Criminosos usam IA DeepSeek para automatizar ciberataques via Telegram
Pesquisadores identificaram o uso do modelo DeepSeek para automatizar a exploração de vulnerabilidades e o comando de ataques via Telegram.
Pontos principais
- A equipe Unit 42 da Palo Alto Networks detectou um operador chinês utilizando IA para conduzir ataques cibernéticos autônomos.
- O sistema integrava o modelo DeepSeek ao Hermes Agent para varrer redes e identificar falhas de segurança.
- O controle das operações era feito remotamente pelo Telegram, permitindo a execução de tarefas complexas sem intervenção humana.
- A campanha visava plataformas como Langflow e n8n, além de servidores NetScaler.
- A descoberta ocorreu após uma falha no sistema automatizado que expôs acidentalmente chaves de acesso e arquivos do atacante.

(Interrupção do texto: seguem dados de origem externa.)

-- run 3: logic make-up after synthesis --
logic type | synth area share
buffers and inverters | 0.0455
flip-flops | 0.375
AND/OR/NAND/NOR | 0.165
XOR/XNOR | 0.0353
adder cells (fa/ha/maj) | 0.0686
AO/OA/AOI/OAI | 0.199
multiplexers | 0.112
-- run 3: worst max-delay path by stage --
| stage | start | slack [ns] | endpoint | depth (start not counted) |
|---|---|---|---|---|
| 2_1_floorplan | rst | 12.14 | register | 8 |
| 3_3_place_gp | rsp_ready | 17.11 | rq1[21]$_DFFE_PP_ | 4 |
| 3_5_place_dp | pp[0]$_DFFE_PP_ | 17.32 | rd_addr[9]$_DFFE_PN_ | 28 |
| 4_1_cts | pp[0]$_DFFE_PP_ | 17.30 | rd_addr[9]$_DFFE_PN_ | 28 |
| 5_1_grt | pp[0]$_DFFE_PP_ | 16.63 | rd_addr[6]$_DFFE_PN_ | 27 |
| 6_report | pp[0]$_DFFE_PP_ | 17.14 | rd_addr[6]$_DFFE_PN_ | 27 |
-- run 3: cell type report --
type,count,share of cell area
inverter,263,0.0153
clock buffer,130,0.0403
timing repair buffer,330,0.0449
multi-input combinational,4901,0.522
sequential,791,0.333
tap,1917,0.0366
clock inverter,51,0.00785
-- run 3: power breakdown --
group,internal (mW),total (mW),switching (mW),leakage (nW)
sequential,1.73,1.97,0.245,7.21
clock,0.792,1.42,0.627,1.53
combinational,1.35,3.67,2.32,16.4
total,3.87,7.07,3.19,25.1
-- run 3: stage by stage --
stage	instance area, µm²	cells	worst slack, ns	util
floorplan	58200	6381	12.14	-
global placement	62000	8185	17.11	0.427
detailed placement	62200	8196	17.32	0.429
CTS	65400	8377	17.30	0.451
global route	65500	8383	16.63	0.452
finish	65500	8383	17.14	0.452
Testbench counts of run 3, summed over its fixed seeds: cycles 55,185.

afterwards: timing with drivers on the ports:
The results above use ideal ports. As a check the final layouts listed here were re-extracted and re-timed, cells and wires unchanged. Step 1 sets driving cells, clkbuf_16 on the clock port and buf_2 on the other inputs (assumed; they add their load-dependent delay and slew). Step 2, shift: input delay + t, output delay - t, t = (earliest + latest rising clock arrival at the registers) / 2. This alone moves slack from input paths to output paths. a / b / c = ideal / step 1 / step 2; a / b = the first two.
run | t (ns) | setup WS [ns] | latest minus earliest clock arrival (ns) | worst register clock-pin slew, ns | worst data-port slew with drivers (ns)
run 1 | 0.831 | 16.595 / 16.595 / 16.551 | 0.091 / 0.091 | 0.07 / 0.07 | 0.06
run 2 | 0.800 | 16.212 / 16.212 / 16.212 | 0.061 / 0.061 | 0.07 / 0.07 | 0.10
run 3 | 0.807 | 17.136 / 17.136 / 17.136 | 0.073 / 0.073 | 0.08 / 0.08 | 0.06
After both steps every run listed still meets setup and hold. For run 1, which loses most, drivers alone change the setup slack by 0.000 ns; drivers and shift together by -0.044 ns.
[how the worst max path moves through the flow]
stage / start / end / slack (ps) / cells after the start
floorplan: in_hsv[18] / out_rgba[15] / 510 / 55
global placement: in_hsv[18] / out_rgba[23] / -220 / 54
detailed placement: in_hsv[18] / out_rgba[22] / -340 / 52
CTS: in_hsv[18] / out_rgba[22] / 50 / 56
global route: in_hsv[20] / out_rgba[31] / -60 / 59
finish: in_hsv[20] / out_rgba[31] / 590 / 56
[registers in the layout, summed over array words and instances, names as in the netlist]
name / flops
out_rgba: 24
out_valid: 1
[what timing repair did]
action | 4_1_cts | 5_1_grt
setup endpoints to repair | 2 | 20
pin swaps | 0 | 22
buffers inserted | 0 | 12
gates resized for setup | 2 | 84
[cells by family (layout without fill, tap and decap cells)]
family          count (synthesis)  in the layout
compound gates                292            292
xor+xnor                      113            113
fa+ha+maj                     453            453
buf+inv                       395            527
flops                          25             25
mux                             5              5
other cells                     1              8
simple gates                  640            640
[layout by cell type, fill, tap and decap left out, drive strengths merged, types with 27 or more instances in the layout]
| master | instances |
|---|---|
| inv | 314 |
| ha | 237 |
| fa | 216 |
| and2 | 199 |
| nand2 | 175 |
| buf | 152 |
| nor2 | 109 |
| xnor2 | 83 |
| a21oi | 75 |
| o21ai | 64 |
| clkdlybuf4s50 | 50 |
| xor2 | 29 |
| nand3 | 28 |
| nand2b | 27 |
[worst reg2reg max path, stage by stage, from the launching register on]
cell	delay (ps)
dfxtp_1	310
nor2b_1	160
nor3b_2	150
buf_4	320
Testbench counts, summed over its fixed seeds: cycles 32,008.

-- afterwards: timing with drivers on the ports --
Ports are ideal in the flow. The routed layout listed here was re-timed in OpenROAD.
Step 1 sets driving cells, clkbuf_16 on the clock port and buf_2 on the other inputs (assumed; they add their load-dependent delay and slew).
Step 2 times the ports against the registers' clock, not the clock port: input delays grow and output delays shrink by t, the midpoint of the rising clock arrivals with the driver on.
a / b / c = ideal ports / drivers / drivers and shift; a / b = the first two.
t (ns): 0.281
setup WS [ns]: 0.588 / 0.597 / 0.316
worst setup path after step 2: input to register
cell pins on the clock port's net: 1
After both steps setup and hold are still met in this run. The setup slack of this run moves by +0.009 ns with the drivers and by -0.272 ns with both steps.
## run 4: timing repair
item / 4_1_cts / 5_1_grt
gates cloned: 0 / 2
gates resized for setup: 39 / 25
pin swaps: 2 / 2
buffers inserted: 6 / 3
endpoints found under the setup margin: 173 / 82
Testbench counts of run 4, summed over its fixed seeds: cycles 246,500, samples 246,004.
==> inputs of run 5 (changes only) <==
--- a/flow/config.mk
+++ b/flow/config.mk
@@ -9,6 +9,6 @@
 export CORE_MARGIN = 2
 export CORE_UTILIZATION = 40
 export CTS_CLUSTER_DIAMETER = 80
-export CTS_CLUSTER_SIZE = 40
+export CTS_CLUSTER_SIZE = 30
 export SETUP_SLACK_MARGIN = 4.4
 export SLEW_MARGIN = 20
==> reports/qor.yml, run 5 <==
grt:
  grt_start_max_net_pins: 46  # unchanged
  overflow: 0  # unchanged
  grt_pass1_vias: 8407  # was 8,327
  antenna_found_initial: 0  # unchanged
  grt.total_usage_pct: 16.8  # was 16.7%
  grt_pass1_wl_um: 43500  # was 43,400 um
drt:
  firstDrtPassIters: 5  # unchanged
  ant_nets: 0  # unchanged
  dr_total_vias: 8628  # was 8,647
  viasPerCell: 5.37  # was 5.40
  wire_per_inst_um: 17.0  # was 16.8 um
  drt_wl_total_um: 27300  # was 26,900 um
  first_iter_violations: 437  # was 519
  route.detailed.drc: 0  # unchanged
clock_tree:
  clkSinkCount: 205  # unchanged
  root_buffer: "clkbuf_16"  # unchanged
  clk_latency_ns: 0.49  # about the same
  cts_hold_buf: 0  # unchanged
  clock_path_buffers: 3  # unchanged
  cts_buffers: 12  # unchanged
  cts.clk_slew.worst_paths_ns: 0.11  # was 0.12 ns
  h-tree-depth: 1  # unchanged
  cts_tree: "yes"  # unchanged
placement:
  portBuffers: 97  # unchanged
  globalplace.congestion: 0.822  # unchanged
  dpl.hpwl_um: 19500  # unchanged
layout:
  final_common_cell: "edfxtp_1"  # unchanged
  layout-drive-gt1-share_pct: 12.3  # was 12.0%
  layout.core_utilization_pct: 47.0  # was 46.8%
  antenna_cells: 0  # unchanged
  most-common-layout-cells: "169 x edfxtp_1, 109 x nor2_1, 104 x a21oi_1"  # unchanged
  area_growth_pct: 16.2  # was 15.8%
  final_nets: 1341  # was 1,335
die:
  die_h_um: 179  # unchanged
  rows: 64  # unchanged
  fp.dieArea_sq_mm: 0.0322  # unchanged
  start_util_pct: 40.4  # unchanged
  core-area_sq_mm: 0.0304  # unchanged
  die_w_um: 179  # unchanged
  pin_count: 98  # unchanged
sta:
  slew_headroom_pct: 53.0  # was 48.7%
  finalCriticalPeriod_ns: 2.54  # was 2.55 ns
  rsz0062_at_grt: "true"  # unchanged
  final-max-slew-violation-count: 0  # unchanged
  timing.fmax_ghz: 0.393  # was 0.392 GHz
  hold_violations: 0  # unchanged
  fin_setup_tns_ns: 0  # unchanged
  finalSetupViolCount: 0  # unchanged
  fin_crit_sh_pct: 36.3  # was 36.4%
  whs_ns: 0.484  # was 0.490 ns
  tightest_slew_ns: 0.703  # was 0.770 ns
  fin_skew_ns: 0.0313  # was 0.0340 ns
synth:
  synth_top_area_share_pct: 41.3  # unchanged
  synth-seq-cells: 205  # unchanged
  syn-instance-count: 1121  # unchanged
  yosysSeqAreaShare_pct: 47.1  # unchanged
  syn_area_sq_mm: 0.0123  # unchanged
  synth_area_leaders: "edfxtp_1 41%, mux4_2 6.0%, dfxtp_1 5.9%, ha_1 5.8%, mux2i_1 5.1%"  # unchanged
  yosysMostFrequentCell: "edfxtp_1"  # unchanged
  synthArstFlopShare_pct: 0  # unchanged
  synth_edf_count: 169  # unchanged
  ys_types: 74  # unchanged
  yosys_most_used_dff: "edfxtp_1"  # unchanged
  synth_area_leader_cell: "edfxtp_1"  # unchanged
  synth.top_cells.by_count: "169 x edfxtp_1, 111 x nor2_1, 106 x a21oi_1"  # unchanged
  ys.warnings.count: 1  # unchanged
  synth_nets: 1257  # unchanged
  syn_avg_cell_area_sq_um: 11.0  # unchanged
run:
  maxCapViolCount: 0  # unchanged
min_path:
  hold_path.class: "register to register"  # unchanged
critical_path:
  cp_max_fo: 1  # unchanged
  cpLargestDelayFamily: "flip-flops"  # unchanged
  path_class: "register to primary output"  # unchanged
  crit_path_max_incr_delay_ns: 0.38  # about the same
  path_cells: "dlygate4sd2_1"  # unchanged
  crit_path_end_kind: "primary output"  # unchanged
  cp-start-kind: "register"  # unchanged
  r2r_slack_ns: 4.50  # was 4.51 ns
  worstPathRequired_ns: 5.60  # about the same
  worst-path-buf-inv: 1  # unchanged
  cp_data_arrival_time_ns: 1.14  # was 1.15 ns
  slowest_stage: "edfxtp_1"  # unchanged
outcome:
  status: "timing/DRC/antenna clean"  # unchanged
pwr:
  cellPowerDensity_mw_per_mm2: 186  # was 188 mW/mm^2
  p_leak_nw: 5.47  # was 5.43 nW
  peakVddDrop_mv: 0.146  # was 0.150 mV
Source: an optimization exercise on an open RTL-to-GDS flow (aim: small area, a short achievable clock period and few clock cycles). Production flows keep margins and buffers that such runs may drop.
The RTL of this run was laid out without a check of its function.
Power and IR drop assume default switching activity.

[flow/config.mk]
export PLATFORM = sky130hd
export DESIGN_NAME = lkg
export DESIGN_NICKNAME = lkg
export VERILOG_FILES = /design/flow/design.v
export SDC_FILE = /design/flow/constraint.sdc
export NUM_CORES = 4
export LEC_CHECK = 0
export CAP_MARGIN = 20
export CORE_MARGIN = 2
export CORE_UTILIZATION = 40
export SLEW_MARGIN = 20
[flow/constraint.sdc]
create_clock -name core_clock -period 10.0 [get_ports {clk}]
set_input_delay 2.0000 -clock core_clock [delete_from_list [all_inputs] [get_ports {clk}]]
set_output_delay 2.0000 -clock core_clock [all_outputs]
set_load 0.01 [all_outputs]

Pesquisadores da Unit 42, divisão da Palo Alto Networks, revelaram uma nova tática de ciberataques que utiliza inteligência artificial para automatizar a exploração de vulnerabilidades. O operador, de origem chinesa, empregou o modelo DeepSeek em conjunto com a ferramenta Hermes Agent para realizar varreduras em redes e identificar falhas de segurança de forma autônoma. Todo o processo era coordenado remotamente por meio do aplicativo Telegram, o que permitiu a execução de ataques complexos sem a necessidade de intervenção humana constante. O grupo focou em explorar brechas em plataformas como Langflow e n8n, além de realizar ataques manuais em servidores NetScaler. A operação foi interrompida após um erro técnico do próprio sistema automatizado, que acabou expondo arquivos de configuração e chaves de acesso do atacante, permitindo que a equipe de segurança rastreasse a atividade maliciosa.